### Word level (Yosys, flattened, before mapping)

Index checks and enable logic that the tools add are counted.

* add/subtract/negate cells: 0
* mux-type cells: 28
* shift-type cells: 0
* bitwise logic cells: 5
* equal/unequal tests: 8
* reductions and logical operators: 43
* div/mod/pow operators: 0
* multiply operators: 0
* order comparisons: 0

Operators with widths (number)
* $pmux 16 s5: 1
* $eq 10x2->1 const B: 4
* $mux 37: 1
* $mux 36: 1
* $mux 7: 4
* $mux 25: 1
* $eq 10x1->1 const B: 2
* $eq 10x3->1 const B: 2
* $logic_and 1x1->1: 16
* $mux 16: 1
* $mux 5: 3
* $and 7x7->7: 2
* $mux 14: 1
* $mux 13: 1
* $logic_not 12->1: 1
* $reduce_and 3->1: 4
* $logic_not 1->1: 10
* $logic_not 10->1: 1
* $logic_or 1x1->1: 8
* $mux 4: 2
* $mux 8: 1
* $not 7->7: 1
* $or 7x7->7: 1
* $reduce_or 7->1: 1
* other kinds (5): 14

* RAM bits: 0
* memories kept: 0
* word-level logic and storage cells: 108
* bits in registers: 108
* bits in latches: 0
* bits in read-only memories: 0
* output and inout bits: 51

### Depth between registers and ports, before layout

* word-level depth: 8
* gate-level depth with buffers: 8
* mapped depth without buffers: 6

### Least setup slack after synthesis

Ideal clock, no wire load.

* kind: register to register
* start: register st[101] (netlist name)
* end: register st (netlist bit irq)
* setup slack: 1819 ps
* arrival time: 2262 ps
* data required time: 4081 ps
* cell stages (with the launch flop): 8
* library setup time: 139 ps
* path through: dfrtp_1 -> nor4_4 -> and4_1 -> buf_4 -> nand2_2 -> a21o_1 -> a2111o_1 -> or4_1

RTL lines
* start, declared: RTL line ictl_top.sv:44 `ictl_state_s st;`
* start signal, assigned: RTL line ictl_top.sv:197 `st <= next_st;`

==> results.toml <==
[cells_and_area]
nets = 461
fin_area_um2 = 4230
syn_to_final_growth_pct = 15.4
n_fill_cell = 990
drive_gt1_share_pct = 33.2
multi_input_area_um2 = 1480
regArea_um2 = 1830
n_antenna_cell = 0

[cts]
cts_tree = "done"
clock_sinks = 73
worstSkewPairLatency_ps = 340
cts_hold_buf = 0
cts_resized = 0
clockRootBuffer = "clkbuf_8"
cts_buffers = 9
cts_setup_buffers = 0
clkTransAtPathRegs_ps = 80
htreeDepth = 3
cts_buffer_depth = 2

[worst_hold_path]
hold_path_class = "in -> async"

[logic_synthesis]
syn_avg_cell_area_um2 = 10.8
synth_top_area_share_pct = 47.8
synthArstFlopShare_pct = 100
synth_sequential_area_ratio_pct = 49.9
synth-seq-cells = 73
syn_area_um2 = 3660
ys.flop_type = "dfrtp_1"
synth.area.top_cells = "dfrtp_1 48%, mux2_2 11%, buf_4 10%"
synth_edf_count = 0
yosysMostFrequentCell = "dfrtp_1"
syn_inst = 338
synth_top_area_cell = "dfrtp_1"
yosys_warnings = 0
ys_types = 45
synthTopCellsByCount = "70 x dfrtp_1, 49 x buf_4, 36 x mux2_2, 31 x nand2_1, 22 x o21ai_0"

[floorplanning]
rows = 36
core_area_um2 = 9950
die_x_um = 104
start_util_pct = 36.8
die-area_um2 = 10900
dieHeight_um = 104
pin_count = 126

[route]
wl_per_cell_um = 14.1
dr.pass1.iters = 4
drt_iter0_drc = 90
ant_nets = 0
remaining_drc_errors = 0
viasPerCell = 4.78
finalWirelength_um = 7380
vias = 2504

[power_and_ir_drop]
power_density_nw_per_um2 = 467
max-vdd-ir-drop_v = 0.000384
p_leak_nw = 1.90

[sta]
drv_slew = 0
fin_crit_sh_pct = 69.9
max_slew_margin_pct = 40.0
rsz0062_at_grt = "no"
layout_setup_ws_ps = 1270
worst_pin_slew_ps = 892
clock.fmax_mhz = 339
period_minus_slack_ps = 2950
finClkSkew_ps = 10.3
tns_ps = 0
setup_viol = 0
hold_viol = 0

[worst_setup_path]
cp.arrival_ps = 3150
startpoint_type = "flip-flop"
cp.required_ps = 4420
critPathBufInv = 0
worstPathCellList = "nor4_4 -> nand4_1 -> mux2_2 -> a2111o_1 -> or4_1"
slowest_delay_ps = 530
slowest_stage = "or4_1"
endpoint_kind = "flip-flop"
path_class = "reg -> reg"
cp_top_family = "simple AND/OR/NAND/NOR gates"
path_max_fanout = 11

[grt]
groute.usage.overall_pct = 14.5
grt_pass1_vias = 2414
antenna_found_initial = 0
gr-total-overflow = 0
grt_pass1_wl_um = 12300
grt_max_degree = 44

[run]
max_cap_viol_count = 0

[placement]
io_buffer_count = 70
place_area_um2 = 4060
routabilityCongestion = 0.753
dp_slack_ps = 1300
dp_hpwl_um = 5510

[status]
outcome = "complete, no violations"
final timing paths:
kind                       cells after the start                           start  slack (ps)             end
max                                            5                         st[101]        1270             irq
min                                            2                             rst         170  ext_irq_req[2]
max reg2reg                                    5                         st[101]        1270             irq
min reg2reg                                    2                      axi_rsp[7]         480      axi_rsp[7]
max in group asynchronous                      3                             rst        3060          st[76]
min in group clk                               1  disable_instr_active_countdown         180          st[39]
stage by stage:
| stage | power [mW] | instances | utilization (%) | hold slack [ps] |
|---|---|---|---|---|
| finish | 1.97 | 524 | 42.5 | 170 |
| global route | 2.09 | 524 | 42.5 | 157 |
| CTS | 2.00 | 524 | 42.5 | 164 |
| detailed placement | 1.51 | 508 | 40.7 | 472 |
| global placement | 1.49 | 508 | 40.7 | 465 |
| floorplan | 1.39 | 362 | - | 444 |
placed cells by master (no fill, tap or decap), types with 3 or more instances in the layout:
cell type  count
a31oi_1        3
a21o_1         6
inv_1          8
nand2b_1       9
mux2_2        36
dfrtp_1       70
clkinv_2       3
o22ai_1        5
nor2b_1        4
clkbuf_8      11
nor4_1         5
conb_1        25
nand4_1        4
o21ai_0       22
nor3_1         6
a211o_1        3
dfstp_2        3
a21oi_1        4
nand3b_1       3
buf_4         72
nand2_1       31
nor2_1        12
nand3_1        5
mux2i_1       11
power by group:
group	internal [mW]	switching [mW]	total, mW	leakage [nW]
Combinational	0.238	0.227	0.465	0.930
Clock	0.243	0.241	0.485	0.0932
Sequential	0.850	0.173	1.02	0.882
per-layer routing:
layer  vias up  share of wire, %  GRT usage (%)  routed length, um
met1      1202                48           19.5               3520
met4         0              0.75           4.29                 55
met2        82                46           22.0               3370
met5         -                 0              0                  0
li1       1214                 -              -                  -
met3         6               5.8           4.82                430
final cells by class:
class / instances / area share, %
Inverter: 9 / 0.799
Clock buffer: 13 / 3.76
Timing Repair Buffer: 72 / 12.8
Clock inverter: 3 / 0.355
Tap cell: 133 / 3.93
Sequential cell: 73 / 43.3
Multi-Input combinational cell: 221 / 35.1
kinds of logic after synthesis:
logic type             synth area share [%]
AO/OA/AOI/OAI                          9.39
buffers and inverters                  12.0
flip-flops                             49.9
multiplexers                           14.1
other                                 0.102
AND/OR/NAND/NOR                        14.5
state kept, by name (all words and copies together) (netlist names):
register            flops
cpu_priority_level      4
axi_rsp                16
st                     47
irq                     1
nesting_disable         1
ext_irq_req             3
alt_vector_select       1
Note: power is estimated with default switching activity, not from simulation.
[config.mk]
export PLATFORM = sky130hd
export DESIGN_NAME = lsu_core
export DESIGN_NICKNAME = d
export VERILOG_FILES = /design/src/hdl/lsu_pkg.sv /design/src/hdl/lsu_core.sv /design/src/hdl/lsu_lane_order.sv
export SDC_FILE = /design/constraint.sdc
export NUM_CORES = 1
export LEC_CHECK = 0
export BUFFER_PORTS_ARGS = -buffer_cell sky130_fd_sc_hd__buf_2
export CAP_MARGIN = 0
export CORE_UTILIZATION = 30
export CTS_CLUSTER_DIAMETER = 100
export DETAILED_ROUTE_END_ITERATION = 8
export PLACE_DENSITY = 0.61
export SLEW_MARGIN = 5
export SYNTH_ARGS = -nofsm -noshare
export SYNTH_HDL_FRONTEND = slang
export SYNTH_SLANG_ARGS = --single-unit
[constraint.sdc]
create_clock -name clk -period 11.9 [get_ports clk]
set_clock_uncertainty 0.2 [all_clocks]
set_input_delay 2.38 -clock clk [delete_from_list [all_inputs] [get_ports clk]]
set_output_delay 2.38 -clock clk [all_outputs]
set_load 0.005 [all_outputs]
==> src/dacce_pkg.sv <==
// package: register map and field layout of the converter channel enable block
package dacce_pkg;
    // register byte offsets (full addresses as printed)
    localparam logic [31:0] DACCE_SET_OFFSET = 32'h4003C010;
    localparam logic [31:0] DACCE_CLR_OFFSET = 32'h4003C014;
    localparam logic [31:0] DACCE_STS_OFFSET = 32'h4003C018;
    // channel bit positions
    localparam int DACCE_CH_ZERO_POS = 0;
    localparam int DACCE_CH_ONE_POS = 1;
    localparam int DACCE_NUM_CH = 2;
    // reset value of the enable bits
    localparam logic [1:0] DACCE_ENABLE_RESET = 2'h0;
    // register bus request
    typedef struct packed {
        logic [31:0] addr;
        logic [31:0] wdata;
        logic wr;
        logic rd;
    } dacce_req_t;
endpackage
**src/rtl/srf_pkg.sv**
```systemverilog
package srf_pkg;

  // Register byte offsets on the Wishbone port
  localparam logic [7:0] ADR_CFG  = 8'h00;
  localparam logic [7:0] ADR_MCW  = 8'h04;
  localparam logic [7:0] ADR_WRD1 = 8'h08;
  localparam logic [7:0] ADR_WRD4 = 8'h14;
  localparam logic [7:0] ADR_IST  = 8'h18;
  localparam logic [7:0] ADR_IMSK = 8'h1C;

  // Configuration field positions
  localparam int CFG_PROTO_BIT = 4;
  localparam int CFG_HALL_LSB  = 8;
  localparam int CFG_ON_LSB    = 16;
  localparam int CFG_PROC_LSB  = 20;

  // Data-field length limits and reset values
  localparam logic [3:0]  LEN_MIN     = 4'h8;
  localparam logic [3:0]  LEN_MAX     = 4'hB;
  localparam logic [3:0]  LEN_RST     = 4'hB;
  localparam logic [15:0] MCW_RST     = 16'h0000;
  localparam logic [11:0] IRQ_RST     = 12'h000;
  localparam logic [15:0] WORD_INIT   = 16'hE000;

  // Result field codes
  localparam logic [11:0] CODE_NONE = 12'h000;
  localparam logic [11:0] CODE_ILIM = 12'h010;
  localparam logic [11:0] CODE_PERR = 12'h012;
  localparam logic [11:0] CODE_FEW  = 12'h019;
  localparam logic [11:0] CODE_MANY = 12'h01A;

  // Word bit positions and serial length
  localparam int         DATA_FLAG = 11;
  localparam int         LOST_BIT  = 12;
  localparam int         PAR_BIT   = 13;
  localparam logic [4:0] SER_LAST  = 5'h0F;

  // Channel state field of each word
  typedef enum logic [1:0] {
    CHS_OFF    = 2'b00,
    CHS_NOPROC = 2'b01,
    CHS_PROC   = 2'b10,
    CHS_REPORT = 2'b11
  } srf_stat_t;

  // One decoded message from the Manchester receiver
  typedef struct packed {
    logic [15:0] bits;
    logic [4:0]  nbits;
    logic        bit_err;
  } srf_msg_t;

  // Block configuration
  typedef struct packed {
    logic [3:0] len;
    logic       proto_b;
    logic [1:0] hall;
    logic [3:0] on;
    logic [3:0] proc;
  } srf_cfg_t;

  // Set bit 13 so the whole word holds an odd count of ones
  function automatic logic [15:0] srf_with_par(input logic [15:0] w);
    logic [15:0] r;
    r          = w;
    r[PAR_BIT] = ~^{w[15:14], w[12:0]};
    return r;
  endfunction : srf_with_par

endpackage : srf_pkg

```
**src/rtl/srf_slot.sv**
```systemverilog
`timescale 1ns/100ps
`default_nettype none
module srf_slot
  import srf_pkg::*;
(
  // Clock, reset, enable
  input  wire logic        clk_i,
  input  wire logic        rst_i,
  input  wire logic        ce_i,
  // Store and pop
  input  wire logic        wr_i,
  input  wire logic [11:0] word_i,
  input  wire logic        pop_i,
  // Slot state
  output logic             full_o,
  output logic             lost_o,
  output logic             rpt_o,
  output logic [11:0]      dat_o
);

  ////////////////////////////////////////////////////////////////
  // One-entry buffer; a word hitting a full slot is dropped
  always_ff @(posedge clk_i) begin
    if (rst_i) begin
      full_o <= 1'b0;
      dat_o  <= CODE_NONE;
    end else if (ce_i) begin
      if (pop_i) begin
        full_o <= wr_i;
        dat_o  <= wr_i ? word_i : CODE_NONE;
      end else if (wr_i && !full_o) begin
        full_o <= 1'b1;
        dat_o  <= word_i;
      end
    end
  end

  // Lost flag; a pop clears it, and a write in the pop cycle is stored, not dropped
  always_ff @(posedge clk_i) begin
    if (rst_i) begin
      lost_o <= 1'b0;
    end else if (ce_i) begin
      if (wr_i && full_o && !pop_i) begin
        lost_o <= 1'b1;
      end else if (pop_i) begin
        lost_o <= 1'b0;
      end
    end
  end

  // Report form holds until the first new word
  always_ff @(posedge clk_i) begin
    if (rst_i) begin
      rpt_o <= 1'b1;
    end else if (ce_i && wr_i) begin
      rpt_o <= 1'b0;
    end
  end

endmodule : srf_slot
`default_nettype wire

```
**src/rtl/srf_serializer.sv**
```systemverilog
`timescale 1ns/100ps
`default_nettype none
module srf_serializer
  import srf_pkg::*;
(
  // Clock, reset, enable
  input  wire logic        clk_i,
  input  wire logic        rst_i,
  input  wire logic        ce_i,
  // Load and shift strobes
  input  wire logic        load_i,
  input  wire logic [15:0] word_i,
  input  wire logic        lsb_first_i,
  input  wire logic        shift_i,
  // Serial data
  output logic             sdo_o
);

  typedef enum logic {SER_IDLE = 1'b0, SER_SHIFT = 1'b1} srf_ser_t;

  srf_ser_t    state_ff;
  logic [15:0] sh_ff;
  logic [4:0]  cnt_ff;
  logic        lsb_ff;

  ////////////////////////////////////////////////////////////////
  // Shifter; a load restarts any word in flight
  always_ff @(posedge clk_i) begin
    if (rst_i) begin
      state_ff <= SER_IDLE;
      sh_ff    <= 16'h0000;
      cnt_ff   <= 5'h00;
      lsb_ff   <= 1'b0;
      sdo_o    <= 1'b0;
    end else if (ce_i) begin
      if (load_i) begin
        state_ff <= SER_SHIFT;
        sh_ff    <= word_i;
        cnt_ff   <= SER_LAST;
        lsb_ff   <= lsb_first_i;
        sdo_o    <= lsb_first_i ? word_i[0] : word_i[15];
      end else if (shift_i) begin
        unique case (state_ff)
          SER_IDLE: begin
            sdo_o <= 1'b0;
          end
          SER_SHIFT: begin
            sh_ff  <= lsb_ff ? (sh_ff >> 1) : (sh_ff << 1);
            sdo_o  <= (cnt_ff == 5'h00) ? 1'b0 : (lsb_ff ? sh_ff[1] : sh_ff[14]);
            cnt_ff <= cnt_ff - 5'h01;
            if (cnt_ff == 5'h00) begin
              state_ff <= SER_IDLE;
            end
          end
        endcase
      end
    end
  end

endmodule : srf_serializer
`default_nettype wire

```
**src/rtl/srf_formatter.sv**
```systemverilog
// The implementer's own choices: the register addresses and the Wishbone interface to the registers.
`timescale 1ns/100ps
`default_nettype none
module srf_formatter
  import srf_pkg::*;
(
  // Clock, reset, enable
  input  wire logic        clk_i,
  input  wire logic        rst_i,
  input  wire logic        ce_i,
  // Wishbone slave
  input  wire logic        wb_cyc_i,
  input  wire logic        wb_stb_i,
  input  wire logic        wb_we_i,
  input  wire logic [7:0]  wb_adr_i,
  input  wire logic [3:0]  wb_sel_i,
  input  wire logic [31:0] wb_dat_i,
  output logic      [31:0] wb_dat_o,
  output logic             wb_ack_o,
  // Decoder and fault events
  input  wire logic        msg_valid_i,
  input  wire logic [1:0]  msg_chan_i,
  input  wire srf_msg_t    msg_i,
  input  wire logic [3:0]  ilim_i,
  input  wire logic [3:0]  perr_i,
  input  wire logic        glob_valid_i,
  input  wire logic [3:0]  glob_code_i,
  // Serial readout
  input  wire logic        ser_load_i,
  input  wire logic [1:0]  ser_chan_i,
  input  wire logic        ser_shift_i,
  output logic             ser_sdo_o,
  // Interrupt
  output logic             irq_o
);

  ////////////////////////////////////////////////////////////////
  // Declarations
  srf_cfg_t    cfg_ff;
  logic [15:0] mcw_ff;
  logic [11:0] ist_ff, imsk_ff, nxt_ist, msg_code;
  logic        glob_done_ff, req, wr_acc, rd_acc, msg_ok, ch_acc;
  logic [31:0] bm, cfg_rd, cfg_new;
  logic [2:0]  ch_rd;
  logic [3:0]  hall, pop, put_wr, is_dat, full, lost, rpt;
  logic [11:0] put_word [4], slot_dat [4];
  logic [15:0] ch_word  [4];

  // Byte-lane mask from the select lines
  function automatic logic [31:0] lanes(input logic [3:0] sel);
    return {{8{sel[3]}}, {8{sel[2]}}, {8{sel[1]}}, {8{sel[0]}}};
  endfunction : lanes

  // Channel word index hit by an address: {hit, index}
  function automatic logic [2:0] ch_of(input logic [7:0] adr);
    logic [7:0] d;
    d = adr - ADR_WRD1;
    return {(adr >= ADR_WRD1) && (adr <= ADR_WRD4), d[3:2]};
  endfunction : ch_of

  ////////////////////////////////////////////////////////////////
  // Bus decode; one request per ack, answer one cycle later
  assign req    = wb_cyc_i && wb_stb_i && !wb_ack_o;
  assign wr_acc = ce_i && req && wb_we_i;
  assign rd_acc = ce_i && req && !wb_we_i;
  assign bm     = lanes(wb_sel_i);
  assign ch_rd  = ch_of(wb_adr_i);

  // Configuration read-back image
  always_comb begin
    cfg_rd                                    = 32'h0000_0000;
    cfg_rd[3:0]                               = cfg_ff.len;
    cfg_rd[CFG_PROTO_BIT]                     = cfg_ff.proto_b;
    cfg_rd[CFG_HALL_LSB+1:CFG_HALL_LSB]       = cfg_ff.hall;
    cfg_rd[CFG_ON_LSB+3:CFG_ON_LSB]           = cfg_ff.on;
    cfg_rd[CFG_PROC_LSB+3:CFG_PROC_LSB]       = cfg_ff.proc;
    cfg_new                                   = (cfg_rd & ~bm) | (wb_dat_i & bm);
  end

  // Ack strobe
  always_ff @(posedge clk_i) begin
    if (rst_i) begin
      wb_ack_o <= 1'b0;
    end else if (ce_i) begin
      wb_ack_o <= req;
    end
  end

  // Read data; unmapped offsets read zero
  always_ff @(posedge clk_i) begin
    if (rst_i) begin
      wb_dat_o <= 32'h0000_0000;
    end else if (rd_acc) begin
      if (ch_rd[2]) begin
        wb_dat_o <= {16'h0000, ch_word[ch_rd[1:0]]};
      end else begin
        unique case (wb_adr_i)
          ADR_CFG:  wb_dat_o <= cfg_rd;
          ADR_MCW:  wb_dat_o <= {16'h0000, mcw_ff};
          ADR_IST:  wb_dat_o <= {20'h00000, ist_ff};
          ADR_IMSK: wb_dat_o <= {20'h00000, imsk_ff};
          default:  wb_dat_o <= 32'h0000_0000;
        endcase
      end
    end
  end

  ////////////////////////////////////////////////////////////////
  // Configuration; a length outside 8..11 is refused, old one kept
  always_ff @(posedge clk_i) begin
    if (rst_i) begin
      cfg_ff <= '{len: LEN_RST, proto_b: 1'b0, hall: 2'b00, on: 4'h0, proc: 4'h0};
    end else if (wr_acc && wb_adr_i == ADR_CFG) begin
      if (cfg_new[3:0] >= LEN_MIN && cfg_new[3:0] <= LEN_MAX) begin
        cfg_ff.len <= cfg_new[3:0];
      end
      cfg_ff.proto_b <= cfg_new[CFG_PROTO_BIT];
      cfg_ff.hall    <= cfg_new[CFG_HALL_LSB+1:CFG_HALL_LSB];
      cfg_ff.on      <= cfg_new[CFG_ON_LSB+3:CFG_ON_LSB];
      cfg_ff.proc    <= cfg_new[CFG_PROC_LSB+3:CFG_PROC_LSB];
    end
  end

  // Main configuration word
  always_ff @(posedge clk_i) begin
    if (rst_i) begin
      mcw_ff <= MCW_RST;
    end else if (wr_acc && wb_adr_i == ADR_MCW) begin
      mcw_ff <= (mcw_ff & ~bm[15:0]) | (wb_dat_i[15:0] & bm[15:0]);
    end
  end

  // Hall select exists for channels three and four only
  assign hall = {cfg_ff.hall, 2'b00};

  ////////////////////////////////////////////////////////////////
  // Message check against the configured data-field length
  always_comb begin
    msg_ok   = 1'b0;
    msg_code = CODE_NONE;
    if (msg_i.bit_err || msg_i.nbits < {1'b0, cfg_ff.len}) begin
      msg_code = CODE_FEW;
    end else if (msg_i.nbits > {1'b0, cfg_ff.len}) begin
      msg_code = CODE_MANY;
    end else begin
      msg_ok   = 1'b1;
      msg_code = msg_i.bits[11:0] & ~(12'hFFF << cfg_ff.len);
      msg_code[DATA_FLAG] = cfg_ff.proto_b;
    end
  end

  // Per-channel event choice: current limit, parity, message, global
  always_comb begin
    for (int i = 0; i < 4; i++) begin
      put_wr[i]   = 1'b0;
      is_dat[i]   = 1'b0;
      put_word[i] = CODE_NONE;
      if (ilim_i[i]) begin
        put_wr[i]   = 1'b1;
        put_word[i] = CODE_ILIM;
      end else if (perr_i[i]) begin
        put_wr[i]   = 1'b1;
        put_word[i] = CODE_PERR;
      end else if (msg_valid_i && msg_chan_i == 2'(i) && !hall[i]
                   && cfg_ff.on[i] && cfg_ff.proc[i]) begin
        put_wr[i]   = 1'b1;
        is_dat[i]   = msg_ok;
        put_word[i] = msg_code;
      end else if (i == 0 && glob_valid_i && !glob_done_ff) begin
        put_wr[i]   = 1'b1;
        put_word[i] = {8'h00, glob_code_i};
      end
    end
  end

  // Global code latched once until channel one is read
  always_ff @(posedge clk_i) begin
    if (rst_i) begin
      glob_done_ff <= 1'b0;
    end else if (ce_i) begin
      if (glob_valid_i && !ilim_i[0] && !perr_i[0]) begin
        glob_done_ff <= 1'b1;
      end else if (pop[0]) begin
        glob_done_ff <= 1'b0;
      end
    end
  end

  ////////////////////////////////////////////////////////////////
  // Channel slots and read-back words
  always_comb begin
    for (int i = 0; i < 4; i++) begin
      pop[i] = (rd_acc && ch_rd[2] && ch_rd[1:0] == 2'(i))
               || (ce_i && ser_load_i && ser_chan_i == 2'(i));
    end
  end

  for (genvar g = 0; g < 4; g++) begin : g_slot
    srf_slot u_slot (
      .clk_i  (clk_i),
      .rst_i  (rst_i),
      .ce_i   (ce_i),
      .wr_i   (put_wr[g]),
      .word_i (put_word[g]),
      .pop_i  (pop[g]),
      .full_o (full[g]),
      .lost_o (lost[g]),
      .rpt_o  (rpt[g]),
      .dat_o  (slot_dat[g])
    );
  end

  // Word = state, parity, lost flag, result field
  always_comb begin
    for (int i = 0; i < 4; i++) begin
      srf_stat_t   cst;
      logic [11:0] pay;
      cst = CHS_OFF;
      pay = slot_dat[i];
      if (rpt[i]) begin
        cst = CHS_REPORT;
        pay = (i == 0) ? mcw_ff[11:0] : CODE_NONE;
      end else if (cfg_ff.on[i]) begin
        cst = cfg_ff.proc[i] ? CHS_PROC : CHS_NOPROC;
      end
      ch_word[i] = srf_with_par({cst, 1'b0, lost[i] && !rpt[i], pay});
    end
  end

  ////////////////////////////////////////////////////////////////
  // Serial readout; bit order follows the protocol
  srf_serializer u_ser (
    .clk_i       (clk_i),
    .rst_i       (rst_i),
    .ce_i        (ce_i),
    .load_i      (ser_load_i),
    .word_i      (ch_word[ser_chan_i]),
    .lsb_first_i (cfg_ff.proto_b),
    .shift_i     (ser_shift_i),
    .sdo_o       (ser_sdo_o)
  );

  ////////////////////////////////////////////////////////////////
  // Interrupt status: [3:0] lost, [7:4] fault, [11:8] data; set wins
  always_comb begin
    nxt_ist = ist_ff;
    if (wr_acc && wb_adr_i == ADR_IST) begin
      nxt_ist = ist_ff & ~(wb_dat_i[11:0] & bm[11:0]);
    end
    nxt_ist = nxt_ist | {put_wr & is_dat, put_wr & ~is_dat, put_wr & full & ~pop};
  end

  always_ff @(posedge clk_i) begin
    if (rst_i) begin
      ist_ff <= IRQ_RST;
    end else if (ce_i) begin
      ist_ff <= nxt_ist;
    end
  end

  // Mask register
  always_ff @(posedge clk_i) begin
    if (rst_i) begin
      imsk_ff <= IRQ_RST;
    end else if (wr_acc && wb_adr_i == ADR_IMSK) begin
      imsk_ff <= (imsk_ff & ~bm[11:0]) | (wb_dat_i[11:0] & bm[11:0]);
    end
  end

  // Level interrupt, registered
  always_ff @(posedge clk_i) begin
    if (rst_i) begin
      irq_o <= 1'b0;
    end else if (ce_i) begin
      irq_o <= |(nxt_ist & imsk_ff);
    end
  end

  // Message really stored; a global code landing on channel one must not count
  assign ch_acc = ce_i && msg_valid_i && put_wr[msg_chan_i] && !ilim_i[msg_chan_i]
                  && !perr_i[msg_chan_i] && !full[msg_chan_i] && !pop[msg_chan_i]
                  && !hall[msg_chan_i] && cfg_ff.on[msg_chan_i] && cfg_ff.proc[msg_chan_i];
endmodule : srf_formatter
`default_nettype wire

```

===

WHAT TO WORK ON — Output the lines of the records above exactly as they appear, from the line containing "worst_pin_slew_ps = 892" through the line containing "antenna_found_initial = 0".

EXERCISE RESPONSE —
worst_pin_slew_ps = 892
clock.fmax_mhz = 339
period_minus_slack_ps = 2950
finClkSkew_ps = 10.3
tns_ps = 0
setup_viol = 0
hold_viol = 0

[worst_setup_path]
cp.arrival_ps = 3150
startpoint_type = "flip-flop"
cp.required_ps = 4420
critPathBufInv = 0
worstPathCellList = "nor4_4 -> nand4_1 -> mux2_2 -> a2111o_1 -> or4_1"
slowest_delay_ps = 530
slowest_stage = "or4_1"
endpoint_kind = "flip-flop"
path_class = "reg -> reg"
cp_top_family = "simple AND/OR/NAND/NOR gates"
path_max_fanout = 11

[grt]
groute.usage.overall_pct = 14.5
grt_pass1_vias = 2414
antenna_found_initial = 0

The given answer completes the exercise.